**ABOUT THIS EXERCISE**
Starting with the line that contains "export ABC_AREA = 1", reproduce each line through the end of the entries exactly as written.

**DATA SUPPLIED**

File: config.mk
export PLATFORM = sky130hd
export DESIGN_NAME = mtf_add_fifo
export DESIGN_NICKNAME = d
export VERILOG_FILES = /design/src/rtl/mtf_add_fifo.sv
export SDC_FILE = /design/constraint.sdc
export NUM_CORES = 2
export LEC_CHECK = 0
export ABC_AREA = 1
export BUFFER_PORTS_ARGS = -buffer_cell sky130_fd_sc_hd__buf_2
export CORE_MARGIN = 4
export CORE_UTILIZATION = 40
export DETAILED_ROUTE_END_ITERATION = 12
export PLACE_DENSITY = 0.53
export SYNTH_ARGS = -nofsm -noshare
export SYNTH_HDL_FRONTEND = slang
export SYNTH_SLANG_ARGS = --single-unit
File: constraint.sdc
create_clock -name clk -period 8.3 [get_ports clk]
set_input_delay 1.66 -clock clk [delete_from_list [all_inputs] [get_ports clk]]
set_output_delay 1.66 -clock clk [all_outputs]
set_load 0.01 [all_outputs]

**EXERCISE RESULT**
export ABC_AREA = 1
export BUFFER_PORTS_ARGS = -buffer_cell sky130_fd_sc_hd__buf_2
export CORE_MARGIN = 4
export CORE_UTILIZATION = 40
export DETAILED_ROUTE_END_ITERATION = 12
export PLACE_DENSITY = 0.53
export SYNTH_ARGS = -nofsm -noshare
export SYNTH_HDL_FRONTEND = slang
export SYNTH_SLANG_ARGS = --single-unit
File: constraint.sdc
create_clock -name clk -period 8.3 [get_ports clk]
set_input_delay 1.66 -clock clk [delete_from_list [all_inputs] [get_ports clk]]
set_output_delay 1.66 -clock clk [all_outputs]
set_load 0.01 [all_outputs]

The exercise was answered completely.